When researchers inject this antigen into the body, it provokes the immune system into producing antibodies which attack the MetO component of beta-amyloid protein. Although it’s a natural protein in the human body, beta-amyloid can build up in the brain, creating harmful blockages that disrupt our mental processes — one of the main signs of Alzheimer’s disease onset.
“As we age, we have more oxidative stress, and then beta-amyloid and other proteins accumulate and become oxidized and aggregated – these proteins are resistant to degradation or removal,” says lead researcher Jackob Moskovitz, an associate professor of pharmacology & toxicology at the KU School of Pharmacy, in a university release.
“In a previous 2011 published study, I injected mouse models of Alzheimer’s disease with a similar methionine sulfoxide-rich protein and showed about 30% reduction of amyloid plaque burden in the hippocampus, the main region where damage from Alzheimer’s disease occurs.”
Corn-based vaccine shows great promise in mice
The team tested their MetO-rich protein vaccination on mice genetically engineered to develop Alzheimer’s. Researchers found that the corn-based vaccine successfully turns the immune system on previously tolerated MetO-containing proteins, including those in beta-amyloid. The end result reduces the amount of toxic proteins which are capable of building up in the brain.
Researchers injected the MetO-rich protein into four-month-old mice who carried genes for the familial form of Alzheimer’s. Results show that the vaccine provoked their immune systems into creating MetO antibodies — lowering the chances that these mice would develop Alzheimer’s during old age (10 months-old).
“This treatment induced the production of anti-MetO antibody in blood-plasma that exhibits a significant titer up to at least 10 months of age,” the study authors add.
Mastering the maze
From there, the team compared vaccinated mice to their unvaccinated peers using a maze test that measures short-term memory.

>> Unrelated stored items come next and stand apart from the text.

`src/rtl/z80_bridge.sv`:
```
// Z80 bus to GPU RAM bridge: synchronises the Z80 strobes, decodes the RAM window
// and turns each bus cycle into one write pulse or one read request with WAIT.
module z80_bridge #(
  parameter logic [21:0] MEM_BASE     = 22'h100000,
  parameter logic [20:0] MEM_SIZE     = 21'h080000,
  parameter int unsigned READ_TIMEOUT = 16
) (
  input  logic        clk,
  input  logic        reset,
  input  logic        z80_mreq_n,
  input  logic        z80_rd_n,
  input  logic        z80_wr_n,
  input  logic [21:0] z80_addr,
  input  logic [7:0]  z80_data_in,
  output logic [7:0]  z80_data_out,
  output logic        z80_data_oe,
  output logic        z80_wait_n,
  output logic        wr_ena,
  output logic        rd_req,
  output logic [19:0] address,
  output logic [7:0]  data_out,
  input  logic        gpu_rd_rdy,
  input  logic [7:0]  data_in,
  output logic        timeout_err
);

  typedef enum logic [2:0] {IDLE, WR_END, RD_WAIT, RD_HOLD, BUS_END} state_t;

  // Strobe bit order: {wr_n, rd_n, mreq_n}
  logic [2:0]  strb_meta_q, strb_sync_q;
  logic        mreq_s, rd_s, wr_s;

  state_t      state_q, state_d;
  logic        wr_ena_q, wr_ena_d;
  logic        rd_req_q, rd_req_d;
  logic        timeout_q, timeout_d;
  logic        wait_n_q, wait_n_d;
  logic        oe_q, oe_d;
  logic [7:0]  rdata_q, rdata_d;
  logic [19:0] addr_q, addr_d;
  logic [7:0]  wdata_q, wdata_d;
  logic [7:0]  cnt_q, cnt_d;

  logic [22:0] win_end;
  logic        in_win;
  logic [19:0] offset;

  assign mreq_s  = strb_sync_q[0];
  assign rd_s    = strb_sync_q[1];
  assign wr_s    = strb_sync_q[2];

  assign win_end = {1'b0, MEM_BASE} + {2'b00, MEM_SIZE};
  assign in_win  = ({1'b0, z80_addr} >= {1'b0, MEM_BASE}) && ({1'b0, z80_addr} < win_end);
  assign offset  = z80_addr[19:0] - MEM_BASE[19:0];

  always_comb begin
    state_d   = state_q;
    wr_ena_d  = 1'b0;
    rd_req_d  = 1'b0;
    timeout_d = 1'b0;
    wait_n_d  = wait_n_q;
    oe_d      = oe_q;
    rdata_d   = rdata_q;
    addr_d    = addr_q;
    wdata_d   = wdata_q;
    cnt_d     = cnt_q;
    case (state_q)
      IDLE: begin
        // MREQ alone (refresh, or strobe not yet synchronised) keeps waiting here.
        if (!mreq_s) begin
          if (!wr_s && rd_s && in_win) begin
            wr_ena_d = 1'b1;
            addr_d   = offset;
            wdata_d  = z80_data_in;
            state_d  = WR_END;
          end else if (!rd_s && wr_s && in_win) begin
            rd_req_d = 1'b1;
            addr_d   = offset;
            wait_n_d = 1'b0;
            cnt_d    = '0;
            state_d  = RD_WAIT;
          end else if (!rd_s || !wr_s) begin
            state_d  = BUS_END;
          end
        end
      end
      WR_END, BUS_END: begin
        if (mreq_s) state_d = IDLE;
      end
      RD_WAIT: begin
        if (gpu_rd_rdy) begin
          rdata_d  = data_in;
          wait_n_d = 1'b1;
          oe_d     = 1'b1;
          state_d  = RD_HOLD;
        end else if (cnt_q == 8'(READ_TIMEOUT - 1)) begin
          rdata_d   = '1;
          wait_n_d  = 1'b1;
          oe_d      = 1'b1;
          timeout_d = 1'b1;
          state_d   = RD_HOLD;
        end else begin
          cnt_d = cnt_q + 8'd1;
        end
      end
      RD_HOLD: begin
        if (mreq_s || rd_s) begin
          oe_d    = 1'b0;
          state_d = IDLE;
        end
      end
      default: state_d = IDLE;
    endcase
  end

  always_ff @(posedge clk or posedge reset) begin
    if (reset) begin
      strb_meta_q <= '1;
      strb_sync_q <= '1;
      state_q     <= IDLE;
      wr_ena_q    <= 1'b0;
      rd_req_q    <= 1'b0;
      timeout_q   <= 1'b0;
      wait_n_q    <= 1'b1;
      oe_q        <= 1'b0;
      rdata_q     <= '0;
      addr_q      <= '0;
      wdata_q     <= '0;
      cnt_q       <= '0;
    end else begin
      strb_meta_q <= {z80_wr_n, z80_rd_n, z80_mreq_n};
      strb_sync_q <= strb_meta_q;
      state_q     <= state_d;
      wr_ena_q    <= wr_ena_d;
      rd_req_q    <= rd_req_d;
      timeout_q   <= timeout_d;
      wait_n_q    <= wait_n_d;
      oe_q        <= oe_d;
      rdata_q     <= rdata_d;
      addr_q      <= addr_d;
      wdata_q     <= wdata_d;
      cnt_q       <= cnt_d;
    end
  end

  assign z80_data_out = rdata_q;
  assign z80_data_oe  = oe_q;
  assign z80_wait_n   = wait_n_q;
  assign wr_ena       = wr_ena_q;
  assign rd_req       = rd_req_q;
  assign address      = addr_q;
  assign data_out     = wdata_q;
  assign timeout_err  = timeout_q;

endmodule

```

“We measured short-term memory capability through a ‘Y’ maze, and that’s very important in Alzheimer’s disease — because when people get Alzheimer’s, their short-term memory is going away, while the old memories are still there,” Moskovitz explains.

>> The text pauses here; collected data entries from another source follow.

[config.mk]
export PLATFORM = sky130hd
export DESIGN_NAME = memory_access_unit
export DESIGN_NICKNAME = d
export VERILOG_FILES = /design/src/rtl/memory_access_unit.sv
export SDC_FILE = /design/constraint.sdc
export NUM_CORES = 1
export LEC_CHECK = 0
export CAP_MARGIN = 10
export CORE_ASPECT_RATIO = 1.75
export CORE_MARGIN = 4
export CORE_UTILIZATION = 35
export DETAILED_ROUTE_END_ITERATION = 12
export PLACE_DENSITY = 0.6
export SLEW_MARGIN = 0
export SYNTH_ARGS = -nofsm -noshare
export SYNTH_HDL_FRONTEND = slang
export SYNTH_SLANG_ARGS = --single-unit
export TNS_END_PERCENT = 30
[constraint.sdc]
create_clock -name clk -period 16.2 [get_ports clk]
set_input_delay 1.62 -clock clk [delete_from_list [all_inputs] [get_ports clk]]
set_output_delay 1.62 -clock clk [all_outputs]
set_load 0.05 [all_outputs]
**src/rtl/bsg_arb_round_robin_weighted_ml.sv**
```systemverilog
// bsg_arb_round_robin_weighted_ml
//   Multi-level weighted round-robin arbiter with packet locking.
//   Level 0 is the highest priority. Within a level, the search starts at
//   that level's pointer and walks downward, wrapping from 0 to width_p-1.
//   Requester i may win weights_i[i]+1 consecutive packets before the
//   pointer rotates past it. A multi-beat packet keeps its grant until the
//   beat accepted with last_i=1.
//
//   Optional build macro BSG_ARB_ROUND_ROBIN_WEIGHTED_ML_STARVE_GUARD_EN adds
//   a starvation guard: after starve_limit_p completed level-0 packets while
//   lower levels wait, one arbitration decision skips level 0.
//
// Ports
//   clk_i          clock
//   reset_i        synchronous active-high reset
//   reqs_i         request vector, slice l (width_p bits) is level l
//   weights_i      per-requester weights, weight_width_p bits each
//   v_o            grant valid
//   grants_o       one-hot grant, zero when v_o=0
//   grant_level_o  level of the current grant
//   yumi_i         consumer accepts the granted beat
//   last_i         accepted beat is the last of its packet

`ifndef BSG_SAFE_CLOG2
`define BSG_SAFE_CLOG2(x) (((x) <= 1) ? 1 : $clog2(x))
`endif

module bsg_arb_round_robin_weighted_ml #(
   parameter int width_p        = 4,
   parameter int levels_p       = 2,
   parameter int weight_width_p = 4,
   parameter int starve_limit_p = 8
) (
   input  logic                                 clk_i,
   input  logic                                 reset_i,
   input  logic [levels_p*width_p-1:0]          reqs_i,
   input  logic [width_p*weight_width_p-1:0]    weights_i,
   output logic                                 v_o,
   output logic [width_p-1:0]                   grants_o,
   output logic [`BSG_SAFE_CLOG2(levels_p)-1:0] grant_level_o,
   input  logic                                 yumi_i,
   input  logic                                 last_i
);

   localparam int idx_w_lp = `BSG_SAFE_CLOG2(width_p);
   localparam int lvl_w_lp = `BSG_SAFE_CLOG2(levels_p);

   typedef enum logic {ARB, LOCKED} state_e;

   state_e                                    state_r;
   logic [levels_p-1:0][idx_w_lp-1:0]         ptr_r;
   logic [levels_p-1:0][weight_width_p-1:0]   cnt_r;
   logic [levels_p-1:0]                       own_v_r;
   logic [levels_p-1:0][idx_w_lp-1:0]         own_r;
   logic [idx_w_lp-1:0]                       g_lock_r;
   logic [lvl_w_lp-1:0]                       l_lock_r;

   logic [levels_p-1:0][width_p-1:0]          reqs;
   assign reqs = reqs_i;

   logic                      sel_v;
   logic [lvl_w_lp-1:0]       sel_l;
   logic [idx_w_lp-1:0]       arb_g;
   logic [idx_w_lp-1:0]       cur_g;
   logic [lvl_w_lp-1:0]       cur_l;
   logic                      fire;
   logic                      done;
   logic [weight_width_p-1:0] used;
   logic [weight_width_p-1:0] wt;
   logic                      quota_done;

`ifdef BSG_ARB_ROUND_ROBIN_WEIGHTED_ML_STARVE_GUARD_EN
   localparam int sc_w_lp = `BSG_SAFE_CLOG2(starve_limit_p + 1);
   logic [sc_w_lp-1:0] starve_cnt_r;
   logic               lower_pend;
   logic               starve_hit;
   assign lower_pend = |reqs_i[levels_p*width_p-1:width_p];
   assign starve_hit = (starve_cnt_r == sc_w_lp'(starve_limit_p)) && lower_pend;
`endif

   // Level selection and in-level search (used only in ARB)
   always_comb begin
      sel_v = 1'b0;
      sel_l = '0;
      for (int unsigned l = 0; l < levels_p; l++) begin
         if (!sel_v && |reqs[l]) begin
            sel_v = 1'b1;
            sel_l = lvl_w_lp'(l);
         end
      end
`ifdef BSG_ARB_ROUND_ROBIN_WEIGHTED_ML_STARVE_GUARD_EN
      // Descending scan so the lowest-numbered pending level >0 wins
      if (starve_hit) begin
         for (int unsigned l = levels_p - 1; l >= 1; l--) begin
            if (|reqs[l]) sel_l = lvl_w_lp'(l);
         end
      end
`endif
      arb_g = '0;
      begin
         logic        found;
         int unsigned p;
         int unsigned idx;
         found = 1'b0;
         p     = int'(ptr_r[sel_l]);
         for (int unsigned k = 0; k < width_p; k++) begin
            idx = (p >= k) ? (p - k) : (p + width_p - k);
            if (!found && reqs[sel_l][idx]) begin
               found = 1'b1;
               arb_g = idx_w_lp'(idx);
            end
         end
      end
   end

   always_comb begin
      if (state_r == LOCKED) begin
         cur_g = g_lock_r;
         cur_l = l_lock_r;
         v_o   = reqs[l_lock_r][g_lock_r];
      end else begin
         cur_g = arb_g;
         cur_l = sel_l;
         v_o   = sel_v;
      end
      grants_o      = v_o ? (width_p'(1) << cur_g) : '0;
      grant_level_o = (state_r == LOCKED || sel_v) ? cur_l : '0;
   end

   assign fire = yumi_i & v_o;
   assign done = fire & last_i;

   // Residual quota only counts if the finishing requester is the current owner
   always_comb begin
      used       = (own_v_r[cur_l] && own_r[cur_l] == cur_g) ? cnt_r[cur_l] : '0;
      wt         = weights_i[cur_g*weight_width_p +: weight_width_p];
      quota_done = (used == wt);
   end

   always_ff @(posedge clk_i) begin
      if (reset_i) begin
         state_r  <= ARB;
         for (int unsigned l = 0; l < levels_p; l++) begin
            ptr_r[l]   <= idx_w_lp'(width_p - 1);
            cnt_r[l]   <= '0;
            own_v_r[l] <= 1'b0;
            own_r[l]   <= '0;
         end
         g_lock_r <= '0;
         l_lock_r <= '0;
      end else if (fire) begin
         if (!last_i) begin
            state_r  <= LOCKED;
            g_lock_r <= cur_g;
            l_lock_r <= cur_l;
         end else begin
            state_r <= ARB;
            if (quota_done) begin
               ptr_r[cur_l]   <= (cur_g == '0) ? idx_w_lp'(width_p - 1) : cur_g - idx_w_lp'(1);
               cnt_r[cur_l]   <= '0;
               own_v_r[cur_l] <= 1'b0;
            end else begin
               ptr_r[cur_l]   <= cur_g;
               cnt_r[cur_l]   <= used + weight_width_p'(1);
               own_v_r[cur_l] <= 1'b1;
               own_r[cur_l]   <= cur_g;
            end
         end
      end
   end

`ifdef BSG_ARB_ROUND_ROBIN_WEIGHTED_ML_STARVE_GUARD_EN
   always_ff @(posedge clk_i) begin
      if (reset_i) begin
         starve_cnt_r <= '0;
      end else if (done) begin
         if (cur_l != '0)
            starve_cnt_r <= '0;
         else if (lower_pend && starve_cnt_r != sc_w_lp'(starve_limit_p))
            starve_cnt_r <= starve_cnt_r + sc_w_lp'(1);
      end
   end
`endif

endmodule

```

“You put a mouse in a maze shaped like a ‘Y’ so they can go either the left or right arm. But then you introduce a third arm in the middle and if they recognize the third arm as new, they’ll spend more time exploring that new arm because they have curiosity. If they don’t even notice there’s a third arm — because they forget it the minute after they saw it — they will spend more time in right or left.”
Study authors report that the vaccinated mice displayed a 50-percent improvement in memory compared to those not taking the MetO-rich protein antigen.

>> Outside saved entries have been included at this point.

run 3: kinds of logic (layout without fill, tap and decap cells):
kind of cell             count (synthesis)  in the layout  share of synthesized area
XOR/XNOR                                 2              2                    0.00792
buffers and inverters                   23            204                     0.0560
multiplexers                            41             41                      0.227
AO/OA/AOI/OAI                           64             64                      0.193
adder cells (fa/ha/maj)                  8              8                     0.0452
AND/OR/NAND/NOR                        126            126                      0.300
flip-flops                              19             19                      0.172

In a second experiment, the mice had to locate a platform inside a water maze.
“We gave them six days to learn, and even the ones with Alzheimer’s eventually learn the location of the platform — but we found after the second day there was a big difference, the injected mice with the antigen learn much faster than the nonimmunized mice,” Moskovitz notes.
“Then we remove the platform to see if they remember where the platform was just by memory, not by looking. And again, we saw a big difference. The antigen-immunized mice remember and spend more time in the vicinity of the platform they were trained on compared to the nonimmunized control mice.”
What does all this mean for a human Alzheimer’s vaccine?
Along with short-term memory improvements, the team found that vaccinated mice displayed better a long-term memory, lower levels of beta-amyloid in their blood and the brain, and “reduced beta-amyloid burden and MetO accumulations in astrocytes in hippocampal and cortical regions.” The hippocampus is the brain region which Alzheimer’s has a destructive impact on. It plays a major role in both memory and learning.
Importantly, researchers believe their data does translate from mice to humans, making a human Alzheimer’s vaccine a very real possibility. Moskovitz believes people at high-risk for Alzheimer’s could start taking these injections later in life but before symptoms emerge.
“Around the time people are told to go get a colonoscopy for the first time in their 50s or 60s,” the researcher says. “Further booster shots could maintain immunization, a process which people are so familiar with from the COVID vaccines.”
Moskovitz notes that an active immunization would be a step up from current treatment plans for dementia, which focus on passive immunization regimes. Unlike those treatments, the methionine sulfoxide antigen pushes the body to make its own antibodies to defend against the disease.
Passive immunization strategies, which inject antibodies directly into the patient, can also have toxic side-effects like causing brain inflammation. The KU team says their next step is to conduct pre-clinical and clinical trials on humans.
The study is published in the journal Antioxidants.